On the topic presented by Kloppenberg (i.e. democracy), I’ve been thinking about a closely related topic, ‘democratic culture’, since my first years of graduate school. That notion was central to my first book, wherein I pondered intersections of print culture, intellectual history, the history of ideas, citizenship, reading groups, education (K-16), and the Culture Wars. In every chapter I meditated on how citizens accessed the life of the mind in the United States, and how engagement with ‘great books’ and the great books idea created smarter citizens. I wanted to know how the intellectual life might be democratized, and how great books were used for that purpose. This is the professional background I bring to my reading of Toward Democracy.
As of today I’ve read only five pages. Despite that seemingly small number, I’m surprised to report that I’m already both highly engaged *and* having major concerns (questions and potential disagreements) with Kloppenberg’s approach and theoretical set up. There’s plenty of time for his narrative to assuage my concerns. But I want to take a moment, here, to outline a few issues that have arisen early.
Kloppenberg claims that “the book does not seek to provide a theory of democracy” (p. 4). But the next sentence begins “Nonetheless it [i.e. the book] emerged from and reflects a conviction that we need to change the way we think about democracy.” So now I’ll be looking for a theory of democracy, especially because of the invocation of a “conviction” by the author. I’m also now questioning the author’s precise motivations with his audience (i.e. historical, historical and theoretical, or some disguised theory).
That questioning was heightened at the end of the very same paragraph, when the author cast doubt on the notions of “active participation” and “direct democracy” (p. 4). I think Kloppenberg is talking about the 1960s ideal of participatory democracy, but I’m not 100 percent sure. Yet this active and direct version is set up against representative democracy. There is a continuum between those poles (between direct and representative), and I’ll be anxious to see how Kloppenberg’s historical thinkers address that continuum. How “romantic” is the notion of “popular engagement”? Why is that a “misunderstanding,” strictly, of representative democracy?
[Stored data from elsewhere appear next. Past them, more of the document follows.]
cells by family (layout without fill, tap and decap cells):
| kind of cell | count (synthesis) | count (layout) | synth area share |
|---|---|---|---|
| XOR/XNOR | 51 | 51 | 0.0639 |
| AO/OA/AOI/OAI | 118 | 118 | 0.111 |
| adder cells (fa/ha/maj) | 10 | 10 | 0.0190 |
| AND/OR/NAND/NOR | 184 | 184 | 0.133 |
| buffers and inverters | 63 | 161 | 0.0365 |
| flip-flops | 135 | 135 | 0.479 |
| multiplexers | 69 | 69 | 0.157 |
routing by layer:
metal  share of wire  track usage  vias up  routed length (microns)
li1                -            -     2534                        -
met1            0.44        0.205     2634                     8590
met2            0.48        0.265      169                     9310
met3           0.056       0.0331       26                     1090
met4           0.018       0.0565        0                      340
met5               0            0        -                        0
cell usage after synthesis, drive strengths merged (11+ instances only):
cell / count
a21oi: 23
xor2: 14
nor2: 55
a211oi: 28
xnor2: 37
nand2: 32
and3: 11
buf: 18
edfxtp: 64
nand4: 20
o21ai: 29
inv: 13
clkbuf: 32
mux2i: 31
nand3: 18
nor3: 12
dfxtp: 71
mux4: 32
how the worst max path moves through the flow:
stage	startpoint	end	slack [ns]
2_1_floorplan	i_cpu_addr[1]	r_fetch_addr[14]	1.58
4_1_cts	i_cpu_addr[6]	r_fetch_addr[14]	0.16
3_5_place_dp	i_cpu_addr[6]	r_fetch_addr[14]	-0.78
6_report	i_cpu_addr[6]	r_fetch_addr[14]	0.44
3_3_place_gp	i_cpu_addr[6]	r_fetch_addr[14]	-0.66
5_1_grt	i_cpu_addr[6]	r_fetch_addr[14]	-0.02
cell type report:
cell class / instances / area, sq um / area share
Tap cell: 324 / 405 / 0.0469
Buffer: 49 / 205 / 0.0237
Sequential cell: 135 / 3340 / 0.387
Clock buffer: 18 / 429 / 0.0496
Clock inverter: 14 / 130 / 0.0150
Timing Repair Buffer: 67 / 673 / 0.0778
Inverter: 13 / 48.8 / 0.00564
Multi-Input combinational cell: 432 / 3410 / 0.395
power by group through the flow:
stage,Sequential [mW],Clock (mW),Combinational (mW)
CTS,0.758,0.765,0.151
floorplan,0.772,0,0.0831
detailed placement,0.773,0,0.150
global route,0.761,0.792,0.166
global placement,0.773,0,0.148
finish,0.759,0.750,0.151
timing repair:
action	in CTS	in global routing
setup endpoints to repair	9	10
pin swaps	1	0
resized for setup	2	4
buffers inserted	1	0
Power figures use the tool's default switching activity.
The next paragraph—the last full one on page four—sets up democracy as an “ethical ideal” dependent on toleration, reasoning, persuasion, mutuality, reciprocity, and a sense of the common good. These themes address the process of self government, but not its highest ideals—i.e. justice, equality, and peace (or fraternity). Kloppenberg enumerates a similar list of higher ideas in the “modern North Atlantic world,” but he identifies “popular sovereignty, autonomy, and equality.” I suppose that autonomy partially addresses justice through the notion of emancipation. But popular sovereignty seems to be just another way to talking about all the elements of process (i.e. the themes above).
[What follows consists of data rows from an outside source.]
### src/rtl/div_iter.sv
// Iterative radix-2 restoring divider for the EX-stage HI/LO divide path.
// One quotient bit per clock; signed operands are divided as magnitudes.
module div_iter #(
  parameter int DATA_W = 32
) (
  input  logic                  clk,
  input  logic                  rst,
  input  logic                  signed_div_i,
  input  logic [DATA_W-1:0]     opdata1_i,
  input  logic [DATA_W-1:0]     opdata2_i,
  input  logic                  start_i,
  input  logic                  annul_i,
  output logic [2*DATA_W-1:0]   result_o,
  output logic                  ready_o
);

  localparam int CW = $clog2(DATA_W) + 1;

  typedef enum logic [1:0] {
    S_FREE,
    S_DBZ,
    S_ON,
    S_END
  } state_e;

  state_e                state_q, state_d;
  logic [CW-1:0]         cnt_q, cnt_d;
  logic [DATA_W-1:0]     dvd_q, dvd_d;
  logic [DATA_W-1:0]     dvs_q, dvs_d;
  logic [DATA_W-1:0]     rem_q, rem_d;
  logic                  negq_q, negq_d;
  logic                  negr_q, negr_d;
  logic                  ready_q, ready_d;
  logic [2*DATA_W-1:0]   result_q, result_d;

  logic [DATA_W:0]       shifted;
  logic                  ge;
  logic [DATA_W-1:0]     abs1, abs2;
  logic [DATA_W-1:0]     quo_fix, rem_fix;

  always_comb begin
    state_d  = state_q;
    cnt_d    = cnt_q;
    dvd_d    = dvd_q;
    dvs_d    = dvs_q;
    rem_d    = rem_q;
    negq_d   = negq_q;
    negr_d   = negr_q;
    ready_d  = ready_q;
    result_d = result_q;

    // dvd_q shifts the dividend out and the quotient in
    shifted = {rem_q, dvd_q[DATA_W-1]};
    ge      = shifted >= {1'b0, dvs_q};

    abs1 = (signed_div_i && opdata1_i[DATA_W-1]) ? -opdata1_i : opdata1_i;
    abs2 = (signed_div_i && opdata2_i[DATA_W-1]) ? -opdata2_i : opdata2_i;

    quo_fix = negq_q ? -dvd_q : dvd_q;
    rem_fix = negr_q ? -rem_q : rem_q;

    unique case (state_q)
      S_FREE: begin
        if (start_i && !annul_i) begin
          rem_d = '0;
          if (opdata2_i == '0) begin
            state_d = S_DBZ;
            dvd_d   = '0;
            negq_d  = 1'b0;
            negr_d  = 1'b0;
          end else begin
            state_d = S_ON;
            cnt_d   = '0;
            dvd_d   = abs1;
            dvs_d   = abs2;
            negq_d  = signed_div_i &
                      (opdata1_i[DATA_W-1] ^ opdata2_i[DATA_W-1]);
            negr_d  = signed_div_i & opdata1_i[DATA_W-1];
          end
        end
      end
      S_DBZ: begin
        state_d = annul_i ? S_FREE : S_END;
      end
      S_ON: begin
        if (annul_i) begin
          state_d = S_FREE;
          cnt_d   = '0;
        end else begin
          rem_d = ge ? DATA_W'(shifted - {1'b0, dvs_q})
                     : shifted[DATA_W-1:0];
          dvd_d = {dvd_q[DATA_W-2:0], ge};
          cnt_d = cnt_q + 1'b1;
          if (cnt_q == CW'(DATA_W - 1)) begin
            state_d = S_END;
          end
        end
      end
      S_END: begin
        // first END cycle publishes; afterwards wait for start_i to drop
        if (!ready_q) begin
          ready_d  = 1'b1;
          result_d = {rem_fix, quo_fix};
        end else if (!start_i) begin
          state_d  = S_FREE;
          ready_d  = 1'b0;
          result_d = '0;
        end
      end
      default: begin
        state_d = S_FREE;
      end
    endcase
  end

  always_ff @(posedge clk) begin
    if (rst) begin
      state_q  <= S_FREE;
      cnt_q    <= '0;
      dvd_q    <= '0;
      dvs_q    <= '0;
      rem_q    <= '0;
      negq_q   <= 1'b0;
      negr_q   <= 1'b0;
      ready_q  <= 1'b0;
      result_q <= '0;
    end else begin
      state_q  <= state_d;
      cnt_q    <= cnt_d;
      dvd_q    <= dvd_d;
      dvs_q    <= dvs_d;
      rem_q    <= rem_d;
      negq_q   <= negq_d;
      negr_q   <= negr_d;
      ready_q  <= ready_d;
      result_q <= result_d;
    end
  end

  assign result_o = result_q;
  assign ready_o  = ready_q;

endmodule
In transitioning from those process themes to higher ideals, Kloppenberg asserted that “self-government meant something more than a set of institutional arrangements” (pp. 4-5). I don’t disagree with that, strictly (per my discussion of democratic culture above). But arrangements are highly important in relation to all the process themes. Arrangements as human institutions express those process themes as practical procedures. Or, looked at in reverse, procedures show citizens how toleration, reasoning, persuasion, mutuality, and reciprocity function on the ground. For instance, the application of Robert’s Rules of Order (1876) is, in fact, a particular expression of deliberative ideals. So I hope that rules like those are addressed, in their institutional contexts, in the book to show the cash value of democracy as an “ethical ideal” in various contexts. Procedures matter.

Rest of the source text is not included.